A cesta mais cara no varejo custou R$ 1.554,09 e a mais barata, R$ 1.334,86, uma variação de 16,42%. No atacarejo, a diferença foi bem parecida (15,75%), sendo R$ 1.509,42 a mais cara e R$ 1.304,09 a mais barata, com valor um pouco abaixo em relação ao varejo. Na média geral, a oscilação de preços foi de 19,17% entre a mais cara e a mais barata.
A cesta de alimentos foi puxada pela cebola, com aumento de 25,23% de um mês para o outro; frango (14,32%); salsicha (11,52%); alho (11,50%) e farinha de mandioca (5,61%). A batata, por sua vez, caiu 12,42%. O feijão carioquinha, apesar de ter caído 5,85% em relação ao mês passado, está 18,13% mais caro que o mesmo período de 2025. Fechou em julho deste ano em R$ 8,99.
O frango resfriado tem subido desde maio deste ano, alcançando o maior preço em um ano, com aumento de 20,47% em relação a julho de 2025. Seu valor final nesta cesta foi de R$ 12,77 o quilo.
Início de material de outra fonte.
## src/logic/perf_config.svh

```systemverilog
// ----------------------------------------
// MMU perf event block sizing
// Thread count, event lanes and APB widths
// ----------------------------------------
`ifndef PERF_CONFIG_SVH
`define PERF_CONFIG_SVH

// Hardware threads served by the block
`define PERF_THREADS 2

// Event bus lanes per thread and the width of one lane select
`define PERF_LANES 4
`define PERF_SEL_W 5

`define PERF_APB_AW 4
`define PERF_APB_DW 32

`endif

```

## src/logic/perf_reg_pkg.sv

```systemverilog
// ----------------------------------------
// MMU perf register map
// APB offsets and control register layout
// ----------------------------------------
`include "perf_config.svh"

package perf_reg_pkg;

   localparam logic [`PERF_APB_AW-1:0] PERF_CTRL_ADDR = 'h0;
   localparam logic [`PERF_APB_AW-1:0] PERF_MUX_T0_ADDR = 'h4;
   localparam logic [`PERF_APB_AW-1:0] PERF_MUX_T1_ADDR = 'h8;

   // Privilege states in which events are counted
   typedef struct packed {
      logic hyp;
      logic guest;
      logic user;
   } perf_count_mode_t;

   // CTRL register bit 0 is the bus enable, bits 1 to 3 the count mode
   typedef struct packed {
      perf_count_mode_t count_mode;
      logic             bus_enable;
   } perf_ctrl_t;

   // One select per lane, lane k in bits 5k to 5k+4 of a MUX register
   typedef logic [`PERF_LANES-1:0][`PERF_SEL_W-1:0] perf_lane_sel_t;

endpackage

```

## src/logic/perf_event_pkg.sv

```systemverilog
// ----------------------------------------
// MMU perf event types
// Input bundles, event vectors, mux view
// ----------------------------------------
`include "perf_config.svh"

package perf_event_pkg;

   typedef struct packed {
      logic                     valid;
      logic                     nonspec;
      logic [`PERF_THREADS-1:0] thdid;
   } perf_erat_req_t;

   // TLB compare results that are counted at core level, miss_direct in bit 0
   typedef struct packed {
      logic pt_fault;
      logic lrat_miss;
      logic lrat_request;
      logic ptereload;
      logic hit_first_page;
      logic hit_indirect;
      logic hit_direct;
      logic miss_direct;
   } perf_tlb_ev_t;

   // State: bit 0 set is problem, 2 is guest supervisor, 0 is hypervisor
   typedef struct packed {
      logic [1:0]   state;
      logic         tag4_nonspec;
      perf_tlb_ev_t ev;
   } perf_tlb_core_t;

   typedef struct packed {
      logic tlb_flush;
      logic tlbivax_snoop;
      logic tlbivax;
      logic tlbilx;
   } perf_inval_t;

   typedef logic [9:0] perf_cmp_vec_t;

   typedef struct packed {
      logic          cmp0_nonspec;
      logic          derat_req_nonspec;
      logic          ierat_req_nonspec;
      logic          derat_req;
      logic          ierat_req;
      perf_cmp_vec_t cmp;
   } perf_thread_ev_t;

   typedef struct packed {
      logic         miss_direct_nonspec;
      logic         erat_taken_nonspec;
      logic         derat_taken;
      logic         ierat_taken;
      perf_inval_t  inval;
      perf_tlb_ev_t tlb;
   } perf_core_ev_t;

   typedef struct packed {
      perf_core_ev_t   core_ev;
      perf_thread_ev_t thread_ev;
      logic            rsvd;
   } perf_unit_fields_t;

   // Flat view is indexed directly by the lane select number
   typedef union packed {
      logic [31:0]       flat;
      perf_unit_fields_t fields;
   } perf_unit_events_u;

   typedef logic [`PERF_LANES-1:0] perf_bus_t;

endpackage

```

## src/logic/perf_ctrl_regs.sv

```systemverilog
// ----------------------------------------
// Perf control register block
// APB slave for CTRL and lane select regs
// ----------------------------------------
`timescale 1ns/1ns
`include "perf_config.svh"

module perf_ctrl_regs (
   input  logic                                          nclk,
   input  logic                                          rst_n,
   input  logic [`PERF_APB_AW-1:0]                       paddr,
   input  logic                                          psel,
   input  logic                                          penable,
   input  logic                                          pwrite,
   input  logic [`PERF_APB_DW-1:0]                       pwdata,
   output logic [`PERF_APB_DW-1:0]                       prdata,
   output logic                                          pready,
   output logic                                          pslverr,
   output perf_reg_pkg::perf_ctrl_t                      ctrl,
   output perf_reg_pkg::perf_lane_sel_t [`PERF_THREADS-1:0] lane_sel
);
   import perf_reg_pkg::*;

   logic                    addr_hit;
   logic                    setup_phase;
   logic                    wr_en;
   logic [`PERF_APB_DW-1:0] rdata;

   assign pready = 1'b1;

   assign addr_hit = (paddr == PERF_CTRL_ADDR) || (paddr == PERF_MUX_T0_ADDR) ||
                     (paddr == PERF_MUX_T1_ADDR);
   assign setup_phase = psel & ~penable;
   assign wr_en = psel & penable & pwrite & addr_hit;

   always_comb begin
      rdata = '0;
      case (paddr)
         PERF_CTRL_ADDR: rdata[$bits(perf_ctrl_t)-1:0] = ctrl;
         PERF_MUX_T0_ADDR: rdata[$bits(perf_lane_sel_t)-1:0] = lane_sel[0];
         PERF_MUX_T1_ADDR: rdata[$bits(perf_lane_sel_t)-1:0] = lane_sel[1];
         default: rdata = '0;
      endcase
   end

   always_ff @(posedge nclk) begin
      if (!rst_n) begin
         ctrl <= '0;
         lane_sel <= '0;
      end else if (wr_en) begin
         case (paddr)
            PERF_CTRL_ADDR: ctrl <= pwdata[$bits(perf_ctrl_t)-1:0];
            PERF_MUX_T0_ADDR: lane_sel[0] <= pwdata[$bits(perf_lane_sel_t)-1:0];
            PERF_MUX_T1_ADDR: lane_sel[1] <= pwdata[$bits(perf_lane_sel_t)-1:0];
            default: ;
         endcase
      end
   end

   // Response is prepared in the setup phase so it is valid for the
   // whole access phase with no wait states
   always_ff @(posedge nclk) begin
      if (!rst_n) begin
         prdata <= '0;
         pslverr <= 1'b0;
      end else begin
         pslverr <= setup_phase & ~addr_hit;
         if (setup_phase && !pwrite) begin
            prdata <= rdata;
         end else begin
            prdata <= '0;
         end
      end
   end

endmodule

```

## src/logic/perf_event_gen.sv

```systemverilog
// ----------------------------------------
// Perf event generation
// Count-mode gating, per-thread/core events
// ----------------------------------------
`timescale 1ns/1ns
`include "perf_config.svh"

module perf_event_gen (
   input  logic                                            nclk,
   input  logic                                            rst_n,
   input  perf_reg_pkg::perf_ctrl_t                        ctrl,
   input  logic [`PERF_THREADS-1:0]                        msr_gs,
   input  logic [`PERF_THREADS-1:0]                        msr_pr,
   input  perf_event_pkg::perf_cmp_vec_t [`PERF_THREADS-1:0] tlb_cmp,
   input  perf_event_pkg::perf_erat_req_t [1:0]            ierat_req,
   input  perf_event_pkg::perf_erat_req_t [1:0]            derat_req,
   input  perf_event_pkg::perf_tlb_core_t                  tlb_core,
   input  perf_event_pkg::perf_inval_t                     inval,
   input  logic                                            ierat_req_taken,
   input  logic                                            derat_req_taken,
   input  logic                                            tag0_nonspec,
   output perf_event_pkg::perf_unit_events_u [`PERF_THREADS-1:0] unit_events
);
   import perf_reg_pkg::*;
   import perf_event_pkg::*;

   logic [`PERF_THREADS-1:0]             msr_gs_q;
   logic [`PERF_THREADS-1:0]             msr_pr_q;
   logic [`PERF_THREADS-1:0]             thread_en;
   logic                                 core_en;
   perf_thread_ev_t [`PERF_THREADS-1:0]  thread_ev_d;
   perf_thread_ev_t [`PERF_THREADS-1:0]  thread_ev_q;
   perf_core_ev_t                        core_ev_d;
   perf_core_ev_t                        core_ev_q;

   // Problem state wins over guest, hypervisor is neither
   function automatic logic mode_match(input logic pr, input logic gs,
                                       input perf_count_mode_t mode);
      return (pr & mode.user) | (~pr & gs & mode.guest) | (~pr & ~gs & mode.hyp);
   endfunction

   always_comb begin
      for (int t = 0; t < `PERF_THREADS; t++) begin
         thread_en[t] = mode_match(msr_pr_q[t], msr_gs_q[t], ctrl.count_mode);
      end
   end

   // TLB state maps onto the same rule with bit 0 as pr and bit 1 as gs
   assign core_en = mode_match(tlb_core.state[0], tlb_core.state[1], ctrl.count_mode);

   always_comb begin
      thread_ev_d = '0;
      for (int t = 0; t < `PERF_THREADS; t++) begin
         thread_ev_d[t].cmp = tlb_cmp[t] & {$bits(perf_cmp_vec_t){thread_en[t]}};
         thread_ev_d[t].cmp0_nonspec = tlb_cmp[t][0] & thread_en[t] & tlb_core.tag4_nonspec;
         for (int p = 0; p < 2; p++) begin
            thread_ev_d[t].ierat_req |= ierat_req[p].valid & ierat_req[p].thdid[t];
            thread_ev_d[t].derat_req |= derat_req[p].valid & derat_req[p].thdid[t];
            thread_ev_d[t].ierat_req_nonspec |=
               ierat_req[p].valid & ierat_req[p].nonspec & ierat_req[p].thdid[t];
            thread_ev_d[t].derat_req_nonspec |=
               derat_req[p].valid & derat_req[p].nonspec & derat_req[p].thdid[t];
         end
      end
   end

   always_comb begin
      core_ev_d.tlb = tlb_core.ev & {$bits(perf_tlb_ev_t){core_en}};
      core_ev_d.inval = inval;
      core_ev_d.ierat_taken = ierat_req_taken;
      core_ev_d.derat_taken = derat_req_taken;
      core_ev_d.erat_taken_nonspec = (ierat_req_taken | derat_req_taken) & tag0_nonspec;
      core_ev_d.miss_direct_nonspec = tlb_core.ev.miss_direct & core_en &
                                      tlb_core.tag4_nonspec;
   end

   // All event stage state freezes while the bus is disabled
   always_ff @(posedge nclk) begin
      if (!rst_n) begin
         msr_gs_q <= '0;
         msr_pr_q <= '0;
         thread_ev_q <= '0;
         core_ev_q <= '0;
      end else if (ctrl.bus_enable) begin
         msr_gs_q <= msr_gs;
         msr_pr_q <= msr_pr;
         thread_ev_q <= thread_ev_d;
         core_ev_q <= core_ev_d;
      end
   end

   always_comb begin
      for (int t = 0; t < `PERF_THREADS; t++) begin
         unit_events[t].fields.rsvd = 1'b0;
         unit_events[t].fields.thread_ev = thread_ev_q[t];
         unit_events[t].fields.core_ev = core_ev_q;
      end
   end

endmodule

```

## src/logic/perf_event_mux.sv

```systemverilog
// ----------------------------------------
// Perf event bus multiplexer
// Per-thread lane select, registered out
// ----------------------------------------
`timescale 1ns/1ns
`include "perf_config.svh"

module perf_event_mux (
   input  logic                                               nclk,
   input  logic                                               rst_n,
   input  logic                                               bus_enable,
   input  perf_reg_pkg::perf_lane_sel_t [`PERF_THREADS-1:0]    lane_sel,
   input  perf_event_pkg::perf_unit_events_u [`PERF_THREADS-1:0] unit_events,
   input  perf_event_pkg::perf_bus_t [`PERF_THREADS-1:0]       mm_event_bus_in,
   output perf_event_pkg::perf_bus_t [`PERF_THREADS-1:0]       mm_event_bus_out
);
   import perf_event_pkg::*;

   perf_bus_t [`PERF_THREADS-1:0] bus_d;

   // Select 0 chains the upstream lane through, any other value picks
   // that bit of the unit event word
   always_comb begin
      for (int t = 0; t < `PERF_THREADS; t++) begin
         for (int l = 0; l < `PERF_LANES; l++) begin
            if (lane_sel[t][l] == '0) begin
               bus_d[t][l] = mm_event_bus_in[t][l];
            end else begin
               bus_d[t][l] = unit_events[t].flat[lane_sel[t][l]];
            end
         end
      end
   end

   always_ff @(posedge nclk) begin
      if (!rst_n) begin
         mm_event_bus_out <= '0;
      end else if (bus_enable) begin
         mm_event_bus_out <= bus_d;
      end
   end

endmodule

```

## src/logic/mmu_perf_top.sv

```systemverilog
// ----------------------------------------
// MMU perf event block top level
// Registers, event stage and bus mux
// ----------------------------------------
`timescale 1ns/1ns
`include "perf_config.svh"

module mmu_perf_top (
   input  logic                                              nclk,
   input  logic                                              rst_n,
   input  logic [`PERF_APB_AW-1:0]                           paddr,
   input  logic                                              psel,
   input  logic                                              penable,
   input  logic                                              pwrite,
   input  logic [`PERF_APB_DW-1:0]                           pwdata,
   output logic [`PERF_APB_DW-1:0]                           prdata,
   output logic                                              pready,
   output logic                                              pslverr,
   input  logic [`PERF_THREADS-1:0]                          msr_gs,
   input  logic [`PERF_THREADS-1:0]                          msr_pr,
   input  perf_event_pkg::perf_cmp_vec_t [`PERF_THREADS-1:0] tlb_cmp,
   input  perf_event_pkg::perf_erat_req_t [1:0]              ierat_req,
   input  perf_event_pkg::perf_erat_req_t [1:0]              derat_req,
   input  perf_event_pkg::perf_tlb_core_t                    tlb_core,
   input  perf_event_pkg::perf_inval_t                       inval,
   input  logic                                              ierat_req_taken,
   input  logic                                              derat_req_taken,
   input  logic                                              tag0_nonspec,
   input  perf_event_pkg::perf_bus_t [`PERF_THREADS-1:0]     mm_event_bus_in,
   output perf_event_pkg::perf_bus_t [`PERF_THREADS-1:0]     mm_event_bus_out
);
   import perf_reg_pkg::*;
   import perf_event_pkg::*;

   perf_ctrl_t                              ctrl;
   perf_lane_sel_t [`PERF_THREADS-1:0]      lane_sel;
   perf_unit_events_u [`PERF_THREADS-1:0]   unit_events;

   perf_ctrl_regs regs_i (
      .nclk, .rst_n, .paddr, .psel, .penable, .pwrite, .pwdata,
      .prdata, .pready, .pslverr, .ctrl, .lane_sel
   );

   perf_event_gen gen_i (
      .nclk, .rst_n, .ctrl, .msr_gs, .msr_pr, .tlb_cmp, .ierat_req, .derat_req,
      .tlb_core, .inval, .ierat_req_taken, .derat_req_taken, .tag0_nonspec,
      .unit_events
   );

   perf_event_mux mux_i (
      .nclk, .rst_n, .bus_enable(ctrl.bus_enable), .lane_sel, .unit_events,
      .mm_event_bus_in, .mm_event_bus_out
   );

endmodule

```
O café, sim, despencou de um ano para o outro, ficando 23,31% mais baixo que a cotação de julho de 2025 (R$ 26,39). Em julho do ano passado bateu em R$ 34,41. A carne de primeira se mantém em alta e, em comparação com o ano anterior, está 12,61% mais cara, no valor de R$ 52,76/kg.
O levantamento foi elaborado pelo Grupo de Extensão em Economia e Gestão e Desenvolvimento Sustentável (Geedes) e Grupo de Extensão e Pesquisa em História e Evolução da Agricultura e dos Complexos Agroindustriais (Gephac), ambos da Esalq.